Fabrizio: Impariamo a distinguere le timpe, rilievi con un versante morbido e uno a strapiombo, dalle altre formazioni. Apprendiamo dei grifoni immessi nella gola, con successo dopo che il loro abbondante approvvigionamento di carne ha coinvolto gli interessi della comunità. Capiamo dai colori della boscaglia di quanti ettari si sia ritirata negli ultimi cinquant’anni la superficie coltivata; perché coltivare e tenere qui le bestie è cosa duro, quando la neve ti può tenere isolato per settimane. Decodifichiamo l’altrimenti misterioso segnale “Strada Statale 92″ che campeggia su una carrareccia adatta solo ai fuoristrada: è il tratto mai finito della Statale diretta a Potenza immaginata da Mussolini. Un’incompiuta ante litteram. (Pare che durante la seconda guerra i tedeschi abbiano invano cercato di imboccarla nei loro spostamenti).
Il giorno dopo ci mettiamo nelle mani sicure di una guida che ci insegna il canyoning nelle gole del Raganello.
Dall’alto del giro in auto si vedeva solo l’imboccatura della piega. E il vasto e arido imbuto attraverso cui l’acqua scende da punti diversi della montagna e si infila giù. Ora entriamo dentro la piega.
Il percorso (spettacolare, e non facilissimo) non è regolamentato e, nonostante il rischio, salgono in direzione opposta a noi, ragazzi senza casco, senza corda, senza muta. La nostra guida cerca di mettere loro in guardia dai pericoli, ma lo guardano con sufficienza, come se stesse cercando di proteggere il proprio lavoro, non la loro vita. Capisco che il sistema americano di ingresso nei parchi nazionali programmato, a numero chiuso, per metà a prenotazione e per metà lasciato a chi arriva per primo, sarebbe difficile applicare. Ma almeno assicurarsi che la gente acceda solo con guide ufficiali non si potrebbe fare ?

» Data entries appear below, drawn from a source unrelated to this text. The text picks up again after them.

Context: an optimization exercise on an open-source flow, tuned for small area. The choices shown serve that exercise and are no tape-out recipe. The RTL was checked by simulation tests, not by an equivalence proof against the original design. No activity file was given, so power comes from the tool's default toggle rates.

<file path="design/flow/design.v">
`default_nettype none
package cam_pkg;
  localparam int NUM_VARS = 4;
  localparam int VAR_WIDTH = 8;
  typedef logic [VAR_WIDTH-1:0] var_t;
  typedef var_t [NUM_VARS-1:0] vars_t;
  localparam int LEAF_WIDTH = 16;
  typedef logic signed [LEAF_WIDTH-1:0] leaf_t;
  localparam int TREE_ID_WIDTH = 4;
  typedef logic [TREE_ID_WIDTH-1:0] tree_id_t;
  localparam int CLASS_ID_WIDTH = 2;
  typedef logic [CLASS_ID_WIDTH-1:0] class_id_t;
  typedef enum logic [1:0] {
    MODE_INFER     = 2'd0,
    MODE_WRITE     = 2'd1,
    MODE_DONT_CARE = 2'd2,
    MODE_IDLE      = 2'd3
  } mode_t;
endpackage
`default_nettype wire
`timescale 1ns/1ns
`default_nettype none
module cam_ingress #(
  parameter int NUM_CLAUSES = 16
) (
  input  logic                                  clk,
  input  logic                                  rst_3,
  input  logic [1:0]                            i_mode,
  input  logic [$clog2(NUM_CLAUSES)-1:0]        i_clause,
  input  logic [$clog2(cam_pkg::NUM_VARS)-1:0]  i_variable,
  input  logic                                  i_threshold_kind,
  input  cam_pkg::vars_t                        i_vars,
  input  cam_pkg::leaf_t                        i_leaf,
  input  cam_pkg::tree_id_t                     i_tree_id,
  input  cam_pkg::class_id_t                    i_class_id,
  input  logic                                  advance,
  output logic                                  cmd_write,
  output logic                                  cmd_infer,
  output logic [$clog2(NUM_CLAUSES)-1:0]        cmd_clause,
  output logic                                  cmd_tkind,
  output cam_pkg::vars_t                        cmd_vars,
  output cam_pkg::leaf_t                        cmd_leaf,
  output cam_pkg::tree_id_t                     cmd_tree_id,
  output cam_pkg::class_id_t                    cmd_class_id,
  output logic [cam_pkg::NUM_VARS-1:0]          dont_care
);
  logic accept;
  assign accept = advance && (i_mode != cam_pkg::MODE_IDLE);
  always_ff @(posedge clk)
  begin
    if (rst_3)
    begin
      cmd_write <= 1'b0;
      cmd_infer <= 1'b0;
      dont_care <= '0;
    end
    else
    begin
      if (advance)
      begin
        cmd_write <= (i_mode == cam_pkg::MODE_WRITE);
        cmd_infer <= (i_mode == cam_pkg::MODE_INFER);
      end
      if (accept && (i_mode == cam_pkg::MODE_DONT_CARE))
      begin
        dont_care[i_variable] <= 1'b1;
      end
    end
  end
  always_ff @(posedge clk)
  begin
    if (advance)
    begin
      cmd_clause   <= i_clause;
      cmd_tkind    <= i_threshold_kind;
      cmd_vars     <= i_vars;
      cmd_leaf     <= i_leaf;
      cmd_tree_id  <= i_tree_id;
      cmd_class_id <= i_class_id;
    end
  end
endmodule
`default_nettype wire
`timescale 1ns/1ns
`default_nettype none
module clause_bank #(
  parameter int CLAUSES_PER_BANK = 4,
  parameter int BANK_INDEX       = 0,
  parameter int NUM_CLAUSES      = 16
) (
  input  logic                                          clk,
  input  logic                                          rst_3,
  input  logic                                          advance,
  input  logic                                          cmd_write,
  input  logic                                          cmd_infer,
  input  logic [$clog2(NUM_CLAUSES)-1:0]                cmd_clause,
  input  logic                                          cmd_tkind,
  input  logic [cam_pkg::NUM_VARS*cam_pkg::VAR_WIDTH-1:0] cmd_vars,
  input  cam_pkg::leaf_t                                cmd_leaf,
  input  cam_pkg::tree_id_t                             cmd_tree_id,
  input  cam_pkg::class_id_t                            cmd_class_id,
  input  logic [cam_pkg::NUM_VARS-1:0]                  dont_care,
  output logic [CLAUSES_PER_BANK-1:0]                   match_lines,
  output logic [CLAUSES_PER_BANK*cam_pkg::LEAF_WIDTH-1:0]     leaves,
  output logic [CLAUSES_PER_BANK*cam_pkg::TREE_ID_WIDTH-1:0]  tree_ids,
  output logic [CLAUSES_PER_BANK*cam_pkg::CLASS_ID_WIDTH-1:0] class_ids
);
  localparam int CLAUSE_BITS = $clog2(NUM_CLAUSES);
  localparam int BASE        = BANK_INDEX * CLAUSES_PER_BANK;
  logic [cam_pkg::NUM_VARS*cam_pkg::VAR_WIDTH-1:0] lower_rows  [CLAUSES_PER_BANK];
  logic [cam_pkg::NUM_VARS*cam_pkg::VAR_WIDTH-1:0] higher_rows [CLAUSES_PER_BANK];
  cam_pkg::leaf_t       leaf_mem    [CLAUSES_PER_BANK];
  cam_pkg::tree_id_t    tree_mem    [CLAUSES_PER_BANK];
  cam_pkg::class_id_t   class_mem   [CLAUSES_PER_BANK];
  logic [CLAUSES_PER_BANK-1:0]  enabled;
  logic [CLAUSES_PER_BANK-1:0]  hit;
  always_ff @(posedge clk)
  begin
    for (int k = 0; k < CLAUSES_PER_BANK; k++)
    begin
      if (advance && cmd_write && (cmd_clause == CLAUSE_BITS'(BASE + k)))
      begin
        if (!cmd_tkind)
        begin
          lower_rows[k] <= cmd_vars;
          tree_mem[k]   <= cmd_tree_id;
          class_mem[k]  <= cmd_class_id;
        end
        else
        begin
          higher_rows[k] <= cmd_vars;
          leaf_mem[k]    <= cmd_leaf;
        end
      end
    end
  end
  always_ff @(posedge clk)
  begin
    if (rst_3)
    begin
      enabled <= '0;
    end
    else
    begin
      for (int k = 0; k < CLAUSES_PER_BANK; k++)
      begin
        if (advance && cmd_write && cmd_tkind &&
            (cmd_clause == CLAUSE_BITS'(BASE + k)))
        begin
          enabled[k] <= 1'b1;
        end
      end
    end
  end
  for (genvar k = 0; k < CLAUSES_PER_BANK; k++)
  begin : g_cmp
    logic [cam_pkg::NUM_VARS-1:0] in_range;
    for (genvar j = 0; j < cam_pkg::NUM_VARS; j++)
    begin : g_var
      assign in_range[j] =
        (cmd_vars[j*cam_pkg::VAR_WIDTH +: cam_pkg::VAR_WIDTH] >=
         lower_rows[k][j*cam_pkg::VAR_WIDTH +: cam_pkg::VAR_WIDTH]) &&
        (cmd_vars[j*cam_pkg::VAR_WIDTH +: cam_pkg::VAR_WIDTH] <
         higher_rows[k][j*cam_pkg::VAR_WIDTH +: cam_pkg::VAR_WIDTH]);
    end
    assign hit[k] = &(in_range | dont_care) && enabled[k];
  end
  always_ff @(posedge clk)
  begin
    if (rst_3)
    begin
      match_lines <= '0;
    end
    else if (advance)
    begin
      match_lines <= cmd_infer ? hit : '0;
    end
  end
  always_comb
  begin
    for (int k = 0; k < CLAUSES_PER_BANK; k++)
    begin
      leaves[k*cam_pkg::LEAF_WIDTH +: cam_pkg::LEAF_WIDTH]         = leaf_mem[k];
      tree_ids[k*cam_pkg::TREE_ID_WIDTH +: cam_pkg::TREE_ID_WIDTH]   = tree_mem[k];
      class_ids[k*cam_pkg::CLASS_ID_WIDTH +: cam_pkg::CLASS_ID_WIDTH] = class_mem[k];
    end
  end
endmodule
`default_nettype wire
`timescale 1ns/1ns
`default_nettype none
module match_collector #(
  parameter  int NUM_CLAUSES       = 16,
  parameter  int NUM_BANKS         = 4,
  parameter  int BRANCHES_PER_SLOT = 2,
  localparam int NUM_SLOTS         = NUM_CLAUSES / BRANCHES_PER_SLOT
) (
  input  logic                                    clk,
  input  logic                                    rst_3,
  input  logic                                    cmd_infer,
  output logic                                    advance,
  input  logic [NUM_CLAUSES-1:0]                  all_lines,
  input  logic [NUM_CLAUSES*cam_pkg::LEAF_WIDTH-1:0]     all_leaves,
  input  logic [NUM_CLAUSES*cam_pkg::TREE_ID_WIDTH-1:0]  all_trees,
  input  logic [NUM_CLAUSES*cam_pkg::CLASS_ID_WIDTH-1:0] all_classes,
  input  logic                                    i_out_ready,
  output logic                                    o_valid,
  output logic [NUM_SLOTS*cam_pkg::LEAF_WIDTH-1:0]       o_leaves,
  output logic [NUM_SLOTS*cam_pkg::TREE_ID_WIDTH-1:0]    o_tree_ids,
  output logic [NUM_SLOTS*cam_pkg::CLASS_ID_WIDTH-1:0]   o_class_ids
);
  logic                   s2_valid;
  assign advance = !o_valid || i_out_ready;
  always_ff @(posedge clk)
  begin
    if (rst_3)
    begin
      s2_valid <= 1'b0;
      o_valid  <= 1'b0;
    end
    else if (advance)
    begin
      s2_valid <= cmd_infer;
      o_valid  <= s2_valid;
    end
  end
  always_ff @(posedge clk)
  begin
    if (advance && s2_valid)
    begin
      o_leaves    <= '0;
      o_tree_ids  <= '0;
      o_class_ids <= '0;
      for (int c = 0; c < NUM_CLAUSES; c++)
      begin
        if (all_lines[c])
        begin
          o_leaves[(c / BRANCHES_PER_SLOT)*cam_pkg::LEAF_WIDTH +: cam_pkg::LEAF_WIDTH] <=
            all_leaves[c*cam_pkg::LEAF_WIDTH +: cam_pkg::LEAF_WIDTH];
          o_tree_ids[(c / BRANCHES_PER_SLOT)*cam_pkg::TREE_ID_WIDTH +: cam_pkg::TREE_ID_WIDTH] <=
            all_trees[c*cam_pkg::TREE_ID_WIDTH +: cam_pkg::TREE_ID_WIDTH];
          o_class_ids[(c / BRANCHES_PER_SLOT)*cam_pkg::CLASS_ID_WIDTH +: cam_pkg::CLASS_ID_WIDTH] <=
            all_classes[c*cam_pkg::CLASS_ID_WIDTH +: cam_pkg::CLASS_ID_WIDTH];
        end
      end
    end
  end
endmodule
`default_nettype wire
`timescale 1ns/1ns
`default_nettype none
module cam_core (
  input  logic                clk,
  input  logic                rst_3,
  input  logic [1:0]          i_mode,
  input  logic [3:0]          i_clause,
  input  logic [1:0]          i_variable,
  input  logic                i_threshold_kind,
  input  logic [31:0]         i_vars,
  input  logic [15:0]         i_leaf,
  input  logic [3:0]          i_tree_id,
  input  logic [1:0]          i_class_id,
  output logic                o_ready,
  input  logic                i_out_ready,
  output logic                o_valid,
  output logic [127:0]        o_leaves,
  output logic [31:0]         o_tree_ids,
  output logic [15:0]         o_class_ids
);
  localparam int NUM_CLAUSES       = 16;
  localparam int NUM_BANKS         = 4;
  localparam int BRANCHES_PER_SLOT = 2;
  localparam int CLAUSES_PER_BANK  = NUM_CLAUSES / NUM_BANKS;
  logic                               advance;
  logic                               cmd_write;
  logic                               cmd_infer;
  logic [$clog2(NUM_CLAUSES)-1:0]     cmd_clause;
  logic                               cmd_tkind;
  cam_pkg::vars_t                     cmd_vars;
  cam_pkg::leaf_t                     cmd_leaf;
  cam_pkg::tree_id_t                  cmd_tree_id;
  cam_pkg::class_id_t                 cmd_class_id;
  logic [cam_pkg::NUM_VARS-1:0]       dont_care;
  logic [NUM_CLAUSES-1:0]                 all_lines;
  logic [NUM_CLAUSES*cam_pkg::LEAF_WIDTH-1:0]     all_leaves;
  logic [NUM_CLAUSES*cam_pkg::TREE_ID_WIDTH-1:0]  all_trees;
  logic [NUM_CLAUSES*cam_pkg::CLASS_ID_WIDTH-1:0] all_classes;
  assign o_ready = advance;
  cam_ingress #(
    .NUM_CLAUSES      (NUM_CLAUSES)
  ) u_ingress (
    .clk              (clk),
    .rst_3            (rst_3),
    .i_mode           (i_mode),
    .i_clause         (i_clause),
    .i_variable       (i_variable),
    .i_threshold_kind (i_threshold_kind),
    .i_vars           (i_vars),
    .i_leaf           (i_leaf),
    .i_tree_id        (i_tree_id),
    .i_class_id       (i_class_id),
    .advance          (advance),
    .cmd_write        (cmd_write),
    .cmd_infer        (cmd_infer),
    .cmd_clause       (cmd_clause),
    .cmd_tkind        (cmd_tkind),
    .cmd_vars         (cmd_vars),
    .cmd_leaf         (cmd_leaf),
    .cmd_tree_id      (cmd_tree_id),
    .cmd_class_id     (cmd_class_id),
    .dont_care        (dont_care)
  );
  for (genvar b = 0; b < NUM_BANKS; b++)
  begin : g_bank
    clause_bank #(
      .CLAUSES_PER_BANK (CLAUSES_PER_BANK),
      .BANK_INDEX       (b),
      .NUM_CLAUSES      (NUM_CLAUSES)
    ) u_bank (
      .clk              (clk),
      .rst_3            (rst_3),
      .advance          (advance),
      .cmd_write        (cmd_write),
      .cmd_infer        (cmd_infer),
      .cmd_clause       (cmd_clause),
      .cmd_tkind        (cmd_tkind),
      .cmd_vars         (cmd_vars),
      .cmd_leaf         (cmd_leaf),
      .cmd_tree_id      (cmd_tree_id),
      .cmd_class_id     (cmd_class_id),
      .dont_care        (dont_care),
      .match_lines      (all_lines  [b*CLAUSES_PER_BANK +: CLAUSES_PER_BANK]),
      .leaves           (all_leaves [b*CLAUSES_PER_BANK*cam_pkg::LEAF_WIDTH +:
                                     CLAUSES_PER_BANK*cam_pkg::LEAF_WIDTH]),
      .tree_ids         (all_trees  [b*CLAUSES_PER_BANK*cam_pkg::TREE_ID_WIDTH +:
                                     CLAUSES_PER_BANK*cam_pkg::TREE_ID_WIDTH]),
      .class_ids        (all_classes[b*CLAUSES_PER_BANK*cam_pkg::CLASS_ID_WIDTH +:
                                     CLAUSES_PER_BANK*cam_pkg::CLASS_ID_WIDTH])
    );
  end
  match_collector #(
    .NUM_CLAUSES       (NUM_CLAUSES),
    .NUM_BANKS         (NUM_BANKS),
    .BRANCHES_PER_SLOT (BRANCHES_PER_SLOT)
  ) u_collector (
    .clk               (clk),
    .rst_3             (rst_3),
    .cmd_infer         (cmd_infer),
    .advance           (advance),
    .all_lines         (all_lines),
    .all_leaves        (all_leaves),
    .all_trees         (all_trees),
    .all_classes       (all_classes),
    .i_out_ready       (i_out_ready),
    .o_valid           (o_valid),
    .o_leaves          (o_leaves),
    .o_tree_ids        (o_tree_ids),
    .o_class_ids       (o_class_ids)
  );
endmodule
`default_nettype wire
</file>
What follows belongs to an exercise in optimizing a design on an open flow for small area, a short achievable clock period and few clock cycles per item; a production flow would make more cautious choices. In this exercise RTL edits were held to simulation tests only and were not proved equivalent to the original. No activity file was given, so power comes from the tool's default toggle rates.

$ cat design/flow/run.sh
#!/bin/bash
# synth_recipe.tcl (not shown) runs the flow's synth.tcl, then flattens the netlist and writes it again
# the make line also repeats each setting of config.mk as NAME=value (left out here)
make -C /OpenROAD-flow-scripts/flow DESIGN_CONFIG=/design/flow/config.mk WORK_HOME=/design/flow/orfs CLKGATE_MAP_FILE= SYNTH_SCRIPT=/design/flow/synth_recipe.tcl finish
$ cat design/flow/config.mk
export PLATFORM = sky130hd
export DESIGN_NAME = ks_carry_pipe
export DESIGN_NICKNAME = ks_carry_pipe
export VERILOG_FILES = /design/flow/design.v
export SDC_FILE = /design/flow/constraint.sdc
export NUM_CORES = 4
export LEC_CHECK = 0
export CAP_MARGIN = 20
export CORE_MARGIN = 2
export CORE_UTILIZATION = 40
export SETUP_SLACK_MARGIN = 0.2
export SLEW_MARGIN = 20
$ cat design/flow/constraint.sdc
create_clock -name core_clock -period 2.5 [get_ports {clk}]
set_input_delay 0.5000 -clock core_clock [delete_from_list [all_inputs] [get_ports {clk}]]
set_output_delay 0.5000 -clock core_clock [all_outputs]
set_load 0.01 [all_outputs]
$ cat design/flow/design.v
package ntt_add_pkg;
  localparam int ADD_W     = 128;
  localparam int KS_LEVELS = 7;
  typedef struct packed {
    logic [ADD_W-1:0] p;
    logic [ADD_W-1:0] g;
  } pg_t;
endpackage
module ks_cell (
  input  logic pi,
  input  logic gi,
  input  logic pj,
  input  logic gj,
  output logic p,
  output logic g
);
  assign p = pi & pj;
  assign g = gi | (pi & gj);
endmodule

Le gole sono una fra le moltissime della Calabria, la cui popolarità potrebbe esplodere. E presentano l’occasione per sperimentare soluzioni. Dico “sperimentare”, perché non ci sono soluzioni belle e fatte, adatte per tutte le situazioni. E dunque vanno provate, per poterle aggiustare. Visto da un dilettante, pure del camminare (specie nei torrenti e fiumi), andrebbero tolti i divieti – quelli che spesso si “decretano” per lavarsene le mani. E andrebbe data informazione, agli ingressi (come hanno iniziato a fare le guide con due piccole placche metalliche) e sul web. Dei pericoli, degli incidenti avvenuti, dell’opportunità di avvalersi di guide, della necessità di usare caschi e corde, e del fatto che i costi di ogni intervento conseguente al non rispetto di queste regole sarà a carico dell’escursionista. Sono queste le cose di cui dovrebbe occuparsi un Parco. Sono queste le competenze che dovrebbe mobilitare.